5. Experimental part
This section presents the results of experiments using six different genetic algorithms for
extracting informative features in the tasks of detecting intrusions into cyber security systems.
    Developed feature analysis software in Python in Jupiter Notebook environment. The
following methods of character analysis were studied: Genetic Algorithm, Particle Swarm
Optimization, Differential Evolution, Cuckoo Search Algorithm, Bat Algorithm, Flower Pollination
Algorithm.
    The Random Forest method [15,16] was used as the basic data classification model.
    The experiments were carried out by sorting through the aforementioned datasets and genetic
and natural algorithms. Each experiment included the following steps:
    1. Selection of a set of input data (full dataset).
    2. Selection of the basic algorithm and model training, evaluation of the informativeness of
    the features of the complete dataset.
    3. Removal of non-informative features determined by the algorithm in the previous step
    and formation of a shortened dataset.
    4. Estimation of the size of the full and reduced dataset.
    5. Training of a classifier based on the Random Forest algorithm using full and reduced
    datasets.
    6. Assessment of classification accuracy on full and reduced datasets.
    7. Estimation of classifier training time on full and reduced datasets.

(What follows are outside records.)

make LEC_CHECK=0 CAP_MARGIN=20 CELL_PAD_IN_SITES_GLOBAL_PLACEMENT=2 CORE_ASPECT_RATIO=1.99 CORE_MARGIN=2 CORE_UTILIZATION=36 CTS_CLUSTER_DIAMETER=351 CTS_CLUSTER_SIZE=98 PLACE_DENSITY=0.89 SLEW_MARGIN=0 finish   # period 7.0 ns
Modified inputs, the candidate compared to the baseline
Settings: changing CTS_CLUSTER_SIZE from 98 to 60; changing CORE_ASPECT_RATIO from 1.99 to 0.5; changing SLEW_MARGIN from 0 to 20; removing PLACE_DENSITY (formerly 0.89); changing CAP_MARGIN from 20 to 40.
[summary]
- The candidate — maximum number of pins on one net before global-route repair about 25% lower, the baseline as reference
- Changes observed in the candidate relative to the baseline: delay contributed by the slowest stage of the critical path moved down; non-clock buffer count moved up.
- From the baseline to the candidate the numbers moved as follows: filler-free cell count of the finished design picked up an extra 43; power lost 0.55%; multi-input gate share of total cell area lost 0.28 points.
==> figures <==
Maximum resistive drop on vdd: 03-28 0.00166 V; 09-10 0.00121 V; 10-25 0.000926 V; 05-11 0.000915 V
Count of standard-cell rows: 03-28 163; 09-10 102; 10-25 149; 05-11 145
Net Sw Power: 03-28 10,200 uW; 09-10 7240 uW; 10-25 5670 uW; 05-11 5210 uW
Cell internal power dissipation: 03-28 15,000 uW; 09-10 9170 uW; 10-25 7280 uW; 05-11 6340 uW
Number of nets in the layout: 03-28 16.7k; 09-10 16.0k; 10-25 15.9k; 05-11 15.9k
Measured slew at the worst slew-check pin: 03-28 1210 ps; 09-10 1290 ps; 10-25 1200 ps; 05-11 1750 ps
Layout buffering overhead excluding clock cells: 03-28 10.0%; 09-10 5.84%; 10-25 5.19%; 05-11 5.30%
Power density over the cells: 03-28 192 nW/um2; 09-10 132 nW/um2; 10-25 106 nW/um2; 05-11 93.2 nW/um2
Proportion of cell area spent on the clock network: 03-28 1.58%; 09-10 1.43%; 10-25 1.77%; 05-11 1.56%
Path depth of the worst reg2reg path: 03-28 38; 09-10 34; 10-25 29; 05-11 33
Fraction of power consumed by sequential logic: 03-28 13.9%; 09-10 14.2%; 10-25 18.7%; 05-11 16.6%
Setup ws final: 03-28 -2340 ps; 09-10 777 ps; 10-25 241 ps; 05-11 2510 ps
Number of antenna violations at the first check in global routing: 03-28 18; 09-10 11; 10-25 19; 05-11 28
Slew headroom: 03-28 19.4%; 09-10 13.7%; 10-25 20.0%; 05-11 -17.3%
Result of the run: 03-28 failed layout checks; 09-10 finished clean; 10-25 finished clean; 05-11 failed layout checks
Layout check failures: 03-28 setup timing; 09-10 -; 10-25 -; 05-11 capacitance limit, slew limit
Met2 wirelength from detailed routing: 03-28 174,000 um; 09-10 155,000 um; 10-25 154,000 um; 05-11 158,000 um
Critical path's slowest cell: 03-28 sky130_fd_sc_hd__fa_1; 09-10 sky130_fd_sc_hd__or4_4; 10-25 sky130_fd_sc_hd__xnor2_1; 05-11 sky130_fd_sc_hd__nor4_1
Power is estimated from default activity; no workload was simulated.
Design mult_unsigned, start of the top module:
module mult_unsigned #(
		parameter WIDTHA = 16,
		parameter WIDTHB = 24,
		parameter PIPELINE_DEPTH = 4
)
(
	input clk,rst,
	input [WIDTHA -1 :0] A,
	input [WIDTHB -1 :0] B,
	output [WIDTHA + WIDTHB - 1:0] result
);
For scale: ~82 I/O pins, roughly 18,000 sq um of cells after synthesis.
Settings: LEC_CHECK=0, ABC_AREA=1, CAP_MARGIN=35, CORE_ASPECT_RATIO=0.56, CORE_MARGIN=7, CORE_UTILIZATION=58, CTS_CLUSTER_SIZE=93, GPL_TIMING_DRIVEN=0, HOLD_SLACK_MARGIN=0.11, SLEW_MARGIN=30, TNS_END_PERCENT=20; clock period 7.19 ns.
run.sh (not shown) runs the stock make flow with config.mk's settings and CLKGATE_MAP_FILE=.
The first run ran to the end with no violations.
==> v32: inputs <==
==> flow/design.v <==
module sensor_if(input sens_active,reset,clk,output passed);
reg [255-1:0] shift_reg;
reg compleated,uninterupted;
  always @(posedge clk) begin
  if(~reset && sens_active && ~uninterupted)begin
      shift_reg <= {shift_reg[255-2:0], sens_active};
      if(shift_reg[255-1])begin
        uninterupted = 1;
        shift_reg <= 0;
      end
    end  
    if(~reset && uninterupted && ~sens_active)begin
      shift_reg <= {shift_reg[255-2:0], ~sens_active};
    end if(uninterupted && shift_reg[255-1] && ~sens_active) begin
      compleated = 1;
    end
    if(reset) begin
      shift_reg <= 0;
      compleated = 0;
      uninterupted = 0;
    end
  end
  assign passed = compleated;
endmodule
==> flow/run.sh <==
#!/bin/bash
# the make line also repeats each setting of config.mk as NAME=value (left out here)
make -C /OpenROAD-flow-scripts/flow DESIGN_CONFIG=/design/flow/config.mk WORK_HOME=/design/flow/orfs CLKGATE_MAP_FILE= finish
==> flow/config.mk <==
export PLATFORM = sky130hd
export DESIGN_NAME = sensor_if
export DESIGN_NICKNAME = sensor_if
export VERILOG_FILES = /design/flow/design.v
export SDC_FILE = /design/flow/constraint.sdc
export NUM_CORES = 4
export LEC_CHECK = 0
export ABC_AREA = 1
export CAP_MARGIN = 20
export CORE_MARGIN = 2
export CORE_UTILIZATION = 72
export CTS_CLUSTER_DIAMETER = 292
export CTS_CLUSTER_SIZE = 10
export PLACE_DENSITY_LB_ADDON = 0.01
export SETUP_SLACK_MARGIN = 0.43
export SLEW_MARGIN = 20
==> flow/constraint.sdc <==
create_clock -name core_clock -period 1.45 [get_ports {clk}]
set_input_delay 0.2900 -clock core_clock [delete_from_list [all_inputs] [get_ports {clk}]]
set_output_delay 0.2900 -clock core_clock [all_outputs]
set_load 0.01 [all_outputs]
==> inputs of v18, as changes to v32 <==
CAP_MARGIN = 0   (was 20)
CORE_ASPECT_RATIO = 0.94   (was not set)
CORE_UTILIZATION = 71   (was 72)
CTS_CLUSTER_DIAMETER = 23   (was 292)
CTS_CLUSTER_SIZE = 26   (was 10)
GPL_TIMING_DRIVEN = 1   (was not set)
HOLD_SLACK_MARGIN = 0.07   (was not set)
MAX_ROUTING_LAYER = met4   (was not set)
PLACE_DENSITY = 0.65   (was not set)
PLACE_DENSITY_LB_ADDON = not set   (was 0.01)
SETUP_SLACK_MARGIN = -0.32   (was 0.43)
SLEW_MARGIN = 0   (was 20)
==> flow/constraint.sdc (replaced) <==
create_clock -name core_clock -period 4.18 [get_ports {clk}]
set_input_delay 0.8360 -clock core_clock [delete_from_list [all_inputs] [get_ports {clk}]]
set_output_delay 0.8360 -clock core_clock [all_outputs]
set_load 0.01 [all_outputs]
==> ci_impl_report.md <==
### Flow metrics

| Metric | Value |
|---|---|
| Post-CTS Setup Inserts | 0 |
| Seq power | 2790 µW |
| Status | timing/DRC/antenna clean |
| Worst hold path type | flop to flop |
| Met2 usage | 58.5% |
| Total power | 9540 µW |
| Chip Width | 158 µm |
| Met2 wire length | 19000 µm |
| Clock buffers | 124 |
| Area after DPL | 0.0154 mm² |
| Hold wc startpoint | compleated$_SDFFE_PP0P_ |
| Non-Filler Instances | 3011 |
| Via count | 16700 |
| Hold path endpoint | compleated$_SDFFE_PP0P_ |
| Wl on met1 | 16700 µm |
| Std-Cell Rows | 52 |
| GRT Total Usage | 32.7% |
| Latency at later pin | 550 ps |
| Static leakage | 0.00957 µW |
-- figures above: v18

==> ci_impl_report.md <==
### Flow metrics

| Metric | Value |
|---|---|
| Status | failed layout checks |
| SO Viols | negative setup slack |
| Number of setup violations in the final report | 1 |
| Total power | 18500 µW |
| Met2 usage | 64.0% |
| GRT Total Usage | 34.4% |
| Chip Width | 152 µm |
| Non-Filler Instances | 3020 |
| Seq power | 7950 µW |
| Post-CTS Setup Inserts | 5 |
| Final worst slack | -33.8 ps |
| Clock buffers | 31 |
| Hold path endpoint | uninterupted$_SDFF_PP0_ |
-- figures above: v32


---

==> 02-25 <==
RTL: the design.v shown in full above, as it stands there.
make LEC_CHECK=0 CAP_MARGIN=20 CORE_MARGIN=2 CORE_UTILIZATION=72 CTS_CLUSTER_DIAMETER=292 CTS_CLUSTER_SIZE=10 PLACE_DENSITY_LB_ADDON=0.01 SLEW_MARGIN=20 finish   # period 1.45 ns
run.sh (not shown) runs the stock make flow with config.mk's settings and CLKGATE_MAP_FILE=.
==> 06-28 (differences from 02-25) <==
Settings changed: ABC_AREA set to 1, SETUP_SLACK_MARGIN set to 0.08.
==> comparison <==
Of 06-28 and 02-25, 06-28 has the higher routed wire length (gap about 130%, measured against 02-25). Against 02-25, the synthesized cell count of 06-28 is larger by about 150%. Between 06-28 and 02-25, the lower sequential share of layout area is in 06-28 (gap 21 points). Critical path depth: 06-28 is higher than 02-25 (2). In 06-28 the clock skew is higher than in 02-25, by 13 ps. Between 06-28 and 02-25, the lower clock power is in 02-25 (gap 7.1%, measured against 02-25). Against 06-28, the global-route usage of 02-25 is lower by 6.2 points. Die size: 02-25 is smaller than 06-28 (about 40%). Against 02-25, the setup slack of 06-28 is worse by 17 ps.

---

==> job 4162 <==
// sensor_if: RTL as listed in full above, without the edits since
clock: 3.78 ns
lec_check: 0
abc_area: 1
cap_margin: 20
core_margin: 2
core_utilization: 62
cts_cluster_size: 100
slew_margin: 20
tns_end_percent: 10
==> inputs of job 369, as changes to job 4162 <==
CORE_UTILIZATION = 72   (was 62)
CTS_CLUSTER_SIZE = unset   (was 100)
TNS_END_PERCENT = unset   (was 10)
==> flow/constraint.sdc (replaced) <==
create_clock -name core_clock -period 1.43 [get_ports {clk}]
set_input_delay 0.2860 -clock core_clock [delete_from_list [all_inputs] [get_ports {clk}]]
set_output_delay 0.2860 -clock core_clock [all_outputs]
set_load 0.01 [all_outputs]
==> qor.txt <==
status: complete, no violations
internal reg-to-reg setup slack: 1880 ps
fin util: 0.659
CP arrival: 2910 ps
met2 wire length: 17.3 mm
Clock Skews: 11.8 ps
CP Class: in2reg
Power Sequential: 0.00305 W
Core Region: 25,100 sq um
dpl ws: 782 ps
total number of vias: 16,000
Hold Slack: 484 ps
Worst R2R End: shift_reg[192]
The numbers above come from job 4162.

==> qor.txt <==
Core Region: 21,700 sq um
Hold Slack: 446 ps
fin util: 0.812
status: complete, no violations
met2 wire length: 19.6 mm
Power Sequential: 0.00805 W
The numbers above come from job 369.


---

==> run X <==
RTL: the design.v shown in full above, as it stands there.
==> flow/config.mk <==
export PLATFORM = sky130hd
export DESIGN_NAME = sensor_if
export DESIGN_NICKNAME = sensor_if
export VERILOG_FILES = /design/flow/design.v
export SDC_FILE = /design/flow/constraint.sdc
export NUM_CORES = 4
export LEC_CHECK = 0
export CAP_MARGIN = 20
export CORE_MARGIN = 2
export CORE_UTILIZATION = 40
export SLEW_MARGIN = 20
==> flow/constraint.sdc <==
create_clock -name core_clock -period 2.57 [get_ports {clk}]
set_input_delay 0.5140 -clock core_clock [delete_from_list [all_inputs] [get_ports {clk}]]
set_output_delay 0.5140 -clock core_clock [all_outputs]
set_load 0.01 [all_outputs]
==> run E: changes against run X <==
ABC_AREA = 0   (was default)
CAP_MARGIN = 0   (was 20)
CORE_ASPECT_RATIO = 1.41   (was default)
CORE_UTILIZATION = 72   (was 40)
CTS_CLUSTER_DIAMETER = 316   (was default)
CTS_CLUSTER_SIZE = 26   (was default)
GPL_TIMING_DRIVEN = 1   (was default)
HOLD_SLACK_MARGIN = 0.07   (was default)
MAX_ROUTING_LAYER = met4   (was default)
PLACE_DENSITY = 0.37   (was default)
SLEW_MARGIN = 40   (was 20)
==> flow/constraint.sdc (replaced) <==
create_clock -name core_clock -period 1.43 [get_ports {clk}]
set_input_delay 0.2860 -clock core_clock [delete_from_list [all_inputs] [get_ports {clk}]]
set_output_delay 0.2860 -clock core_clock [all_outputs]
set_load 0.01 [all_outputs]
==> run C: changes against run X <==
CTS_CLUSTER_SIZE = 78   (was default)
HOLD_SLACK_MARGIN = -0.07   (was default)
==> flow/constraint.sdc (replaced) <==
create_clock -name core_clock -period 5.0 [get_ports {clk}]
set_input_delay 1.0000 -clock core_clock [delete_from_list [all_inputs] [get_ports {clk}]]
set_output_delay 1.0000 -clock core_clock [all_outputs]
set_load 0.01 [all_outputs]
==> comparison <==
- Via count is about the same in run C and run X.
- In run E the sequential share of layout area is higher than in run X, by 1.3 points.
- Power: run E > run X > run C.
- In area after synthesis, run X and run C do not differ.
- In run X the final area is larger than in run E, by 2.6%.

---

==> lagoon <==
// sensor_if: RTL as listed in full above, without the edits since
clock: 5.0 ns
lec_check: 0
cap_margin: 20
core_margin: 2
core_utilization: 40
slew_margin: 20
==> ember (differences from lagoon) <==
ABC_AREA = 1   (was not set)
CORE_UTILIZATION = 70   (was 40)
==> flow/constraint.sdc (replaced) <==
create_clock -name core_clock -period 1.43 [get_ports {clk}]
set_input_delay 0.2860 -clock core_clock [delete_from_list [all_inputs] [get_ports {clk}]]
set_output_delay 0.2860 -clock core_clock [all_outputs]
set_load 0.01 [all_outputs]
==> tundra (differences from lagoon) <==
CORE_UTILIZATION = 18   (was 40)
==> flow/constraint.sdc (replaced) <==
create_clock -name core_clock -period 6.12 [get_ports {clk}]
set_input_delay 1.2240 -clock core_clock [delete_from_list [all_inputs] [get_ports {clk}]]
set_output_delay 1.2240 -clock core_clock [all_outputs]
set_load 0.01 [all_outputs]
==> harbor (differences from lagoon) <==
CORE_UTILIZATION = 72   (was 40)
PLACE_DENSITY = 0.4   (was not set)
SETUP_SLACK_MARGIN = 0.19   (was not set)
==> flow/constraint.sdc (replaced) <==
create_clock -name core_clock -period 1.43 [get_ports {clk}]
set_input_delay 0.2860 -clock core_clock [delete_from_list [all_inputs] [get_ports {clk}]]
set_output_delay 0.2860 -clock core_clock [all_outputs]
set_load 0.01 [all_outputs]
==> run notes <==
Number of cells on the worst reg-to-reg path: 7. The most critical setup path has its endpoint at passed. Gates resized during post-CTS repair numbered 4. According to the tapcell log, the count of inserted taps is 285.

The flow ran to the end and the layout has no timing, DRC or antenna violations. Counting tap cells, the placed design contains a total of 2939 instances. According to the timing report, the data required time at the worst endpoint equals 1.14 ns. On met2, the global router reports a usage of 58.4%.

Multi-input gate count: 2041. Setup slack on the critical path of the routed design comes to 0.0165 ns.
The numbers above come from ember.

==> run notes <==
Data on the critical path is required at its endpoint by 1.86 ns. The number of instances in the placed design is 1248. The tools report the endpoint of the most critical setup path as shift_reg[22]. The flow ran to the end, but the layout failed its checks. The run gives -0.109 ns as the least setup slack across all paths after layout.

The final timing report counts setup violations totalling 27. The reasons given for failing layout checks are setup timing. Measured in cells, the most critical reg-to-reg path has a length of 7. The met2 demand-to-capacity share in global routing is 46.5%.
The numbers above come from harbor.

==> run notes <==
The run finished with no timing, DRC or antenna violations. The most critical setup path has its endpoint at shift_reg[199]. The number of tap cells inserted was 285. The number of nets handed over by synthesis was 1146.

The required time of the critical path was 5.45 ns. Counting cells, the worst reg-to-reg path comes to 4. The kind of path behind the tightest hold check was reg2reg. In the post-route analysis, the smallest setup slack over all paths is 2.48 ns. For this run, global-route usage on met2 was measured as 22.3%.

The count of warnings emitted by yosys came out at 1. The run gives 0 as the count of hold-fix buffers inserted at cts. Total of clock buffers placed in the layout: 35. With the I/O pin count at 4, the worst relative slew slack is 34.5%. In the placement report, post-DP HPWL is listed as 7860 µm. Power dissipated in sequential cells: 2.05 mW.

The final design was reported to hold multi-input combinational gates totalling 772.
The numbers above come from lagoon.

==> run notes <==
Counting every net in the synthesized netlist gives 1146. 0 antenna diodes ended up in the layout. The path class of the tightest hold or removal check is reg2reg. According to the timing report, the critical path is captured at shift_reg[249]. The first global-routing pass estimated 28300 µm of wire. The multi-input gate count is 772, and the count of warnings emitted by yosys is 1. The report puts the cell count of the worst reg-to-reg path at 4. During placement, the flow inserted port buffers numbering 3. With the tally of unique sky130hd cells used after synthesis at 16, the number of instances in the placed design is 1719. The least setup slack across all paths after layout came out at 3.09 ns.

The run gives 6.57 ns as the required time of the critical path. The run finished with no timing, DRC or antenna violations. Clock tree skew after final layout: 0.0129 ns.
The numbers above come from tundra.


---

==> exp/amber <==
RTL: the design.v shown in full above, as it stands there.
clock: 1.48 ns
lec_check: 0
abc_area: 0
cap_margin: 0
cell_pad_in_sites_detail_placement: 1
core_aspect_ratio: 1.41
core_margin: 3
core_utilization: 17
cts_cluster_diameter: 23
cts_cluster_size: 26
gpl_routability_driven: 1
gpl_timing_driven: 0
max_routing_layer: met5
place_density: 0.67
slew_margin: 0
tns_end_percent: 80
==> exp/raven: changes against exp/amber <==
ABC_AREA = 1   (was 0)
CAP_MARGIN = 20   (was 0)
CELL_PAD_IN_SITES_DETAIL_PLACEMENT = not set   (was 1)
CORE_ASPECT_RATIO = not set   (was 1.41)
CORE_MARGIN = 2   (was 3)
CORE_UTILIZATION = 72   (was 17)
CTS_CLUSTER_DIAMETER = not set   (was 23)
CTS_CLUSTER_SIZE = not set   (was 26)
GPL_ROUTABILITY_DRIVEN = not set   (was 1)
GPL_TIMING_DRIVEN = not set   (was 0)
MAX_ROUTING_LAYER = not set   (was met5)
PLACE_DENSITY = not set   (was 0.67)
SLEW_MARGIN = 20   (was 0)
TNS_END_PERCENT = not set   (was 80)
==> flow/constraint.sdc (replaced) <==
create_clock -name core_clock -period 1.46 [get_ports {clk}]
set_input_delay 0.2920 -clock core_clock [delete_from_list [all_inputs] [get_ports {clk}]]
set_output_delay 0.2920 -clock core_clock [all_outputs]
set_load 0.01 [all_outputs]
==> summary of the runs <==
- In exp/amber the non-clock buffer count is higher than in exp/raven, by 33.
- Setup slack: exp/raven is higher than exp/amber (0.23 ns).
- Global-route usage: exp/raven is higher than exp/amber (23 points).
- Between exp/raven and exp/amber, the lower routed wire length is in exp/amber (gap 22%, measured against exp/amber).
- Sequential share of layout area: exp/amber is higher than exp/raven (11 points).
- Count of clock-buffer cells in the layout: exp/raven is lower than exp/amber (8).
- Of exp/raven and exp/amber, exp/amber has the higher die area (gap about 60%, measured against exp/amber).
- Between exp/amber and exp/raven, the lower register-to-register slack is in exp/amber (gap 0.25 ns).
- In exp/raven the clock power is smaller than in exp/amber, by about 32%.
- exp/amber finished but fails on setup timing. exp/raven completed with no timing, DRC or antenna violations.
- The combinational power of exp/raven is 5.7 times that of exp/amber.

---

==> run K <==
// sensor_if: RTL as listed in full above, without the edits since
Settings: LEC_CHECK=0, ABC_AREA=1, CAP_MARGIN=0, CELL_PAD_IN_SITES_DETAIL_PLACEMENT=0, CELL_PAD_IN_SITES_GLOBAL_PLACEMENT=3, CORE_ASPECT_RATIO=1.41, CORE_MARGIN=5, CORE_UTILIZATION=17, CTS_CLUSTER_DIAMETER=23, CTS_CLUSTER_SIZE=35, GPL_ROUTABILITY_DRIVEN=1, GPL_TIMING_DRIVEN=0, HOLD_SLACK_MARGIN=0.09, MAX_ROUTING_LAYER=met4, MIN_ROUTING_LAYER=met2, PLACE_DENSITY=0.5, SLEW_MARGIN=0, TNS_END_PERCENT=80; clock period 1.48 ns.
==> inputs of run G, as changes to run K <==
- ABC_AREA: 1 -> not set
- CAP_MARGIN: 0 -> 20
- CELL_PAD_IN_SITES_DETAIL_PLACEMENT: 0 -> not set
- CELL_PAD_IN_SITES_GLOBAL_PLACEMENT: 3 -> not set
- CORE_ASPECT_RATIO: 1.41 -> not set
- CORE_MARGIN: 5 -> 2
- CORE_UTILIZATION: 17 -> 36
- CTS_CLUSTER_DIAMETER: 23 -> not set
- CTS_CLUSTER_SIZE: 35 -> not set
- GPL_ROUTABILITY_DRIVEN: 1 -> not set
- GPL_TIMING_DRIVEN: 0 -> not set
- HOLD_SLACK_MARGIN: 0.09 -> not set
- MAX_ROUTING_LAYER: met4 -> not set
- MIN_ROUTING_LAYER: met2 -> not set
- PLACE_DENSITY: 0.5 -> not set
- SLEW_MARGIN: 0 -> 20
- TNS_END_PERCENT: 80 -> not set
==> flow/constraint.sdc (replaced) <==
create_clock -name core_clock -period 2.57 [get_ports {clk}]
set_input_delay 0.5140 -clock core_clock [delete_from_list [all_inputs] [get_ports {clk}]]
set_output_delay 0.5140 -clock core_clock [all_outputs]
set_load 0.01 [all_outputs]
==> run notes <==
yosys + openroad results -> outcome timing/DRC/antenna clean, Register Area 0.00514 mm2, reg2reg path depth 4, number of global-route vias before repair 6734, placement-stage cell area 0.00956 mm2, met3 WL 384 um, wire length per cell 11.7 um, dpl cells 1387, Layout Cells excl Fill 1436, grt met3 use 1.98%, worst setup margin 0.665 ns
the above is filed under run G

==> run notes <==
yosys + openroad results -> grt met3 use 29.4%, met3 WL 29.5 mm, number of global-route vias before repair 27300, outcome finished with violations, dpl cells 4029, wire length per cell 16.8 um, Layout Check Fail Reasons setup timing, endpoints failing setup 55, placement-stage cell area 0.0174 mm2, worst setup margin -0.0569 ns
the above is filed under run K

Power and IR drop assume default switching activity.
==> flow/design.v (excerpt) <==
module ALU_TOP #(parameter wid =16,parameter MB=32)   
  (
   input  wire [wid-1:0] A,
   input  wire [wid-1:0] B,
   input  wire [3:0]     alu_fun,
   input  wire           clk,
   input  wire           rest,
   output wire  [wid-1:0]  ari_out,   
   output wire            carry_out,
   output wire            ari_flag,
   output wire  [wid-1:0] log_out,
   output wire            log_flag,
   output wire  [wid-1:0] cmp_out,
   output wire            cmp_flag,
   output wire  [wid-1:0] shift_out,
   output wire            shift_flag
   );
Size in the first run: ~1900 cells after synthesis, ~50 flip-flops, ~110 I/O pins, roughly 15000 um^2 of cells after synthesis.
Settings: LEC_CHECK=0, CAP_MARGIN=20, CORE_MARGIN=2, CORE_UTILIZATION=66, CTS_CLUSTER_DIAMETER=232, MAX_ROUTING_LAYER=met4, SLEW_MARGIN=20, TNS_END_PERCENT=5; clock period 29.4 ns.
run.sh (not shown) runs the stock make flow with config.mk's settings and CLKGATE_MAP_FILE=.
The first run reached the layout checks and failed them: negative setup slack.
==> next run, changes <==
- CORE_UTILIZATION: 66 -> 58
- CTS_CLUSTER_DIAMETER: 232 -> default
- MAX_ROUTING_LAYER: met4 -> default
The changed run completed, yet does not pass: negative setup slack.
Worst setup slack gains 1.8 ns.
Hold slack is worse by 0.011 ns.
Synthesized cell count does not change.
Wire length came out lower by about a fifth.
Flip-flop count does not change.
Design area is higher slightly.
Fmax grows by a few percent.
Clock-buffer cell count climbs by 1.
Non-clock buffer count rises by 12.
Total power came out lower by a few percent.
Utilization goes down by 9.4 points.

    According to the results of the study, the following quality indicators of the model were
obtained (Figure 1).


Figure 1: Comparison of model accuracy when using different datasets and different genetic
algorithms for selecting the most informative features

      As can be seen from Fig. 1, the use of a reduced dataset as input data of the model did not
lead to a significant deterioration of its accuracy in comparison with the full dataset. For the
UNSW-NB15 data set, the use of the genetic algorithm (GA) and the particle swarm algorithm
(PSO), on the contrary, led to a slight increase in the accuracy of the model.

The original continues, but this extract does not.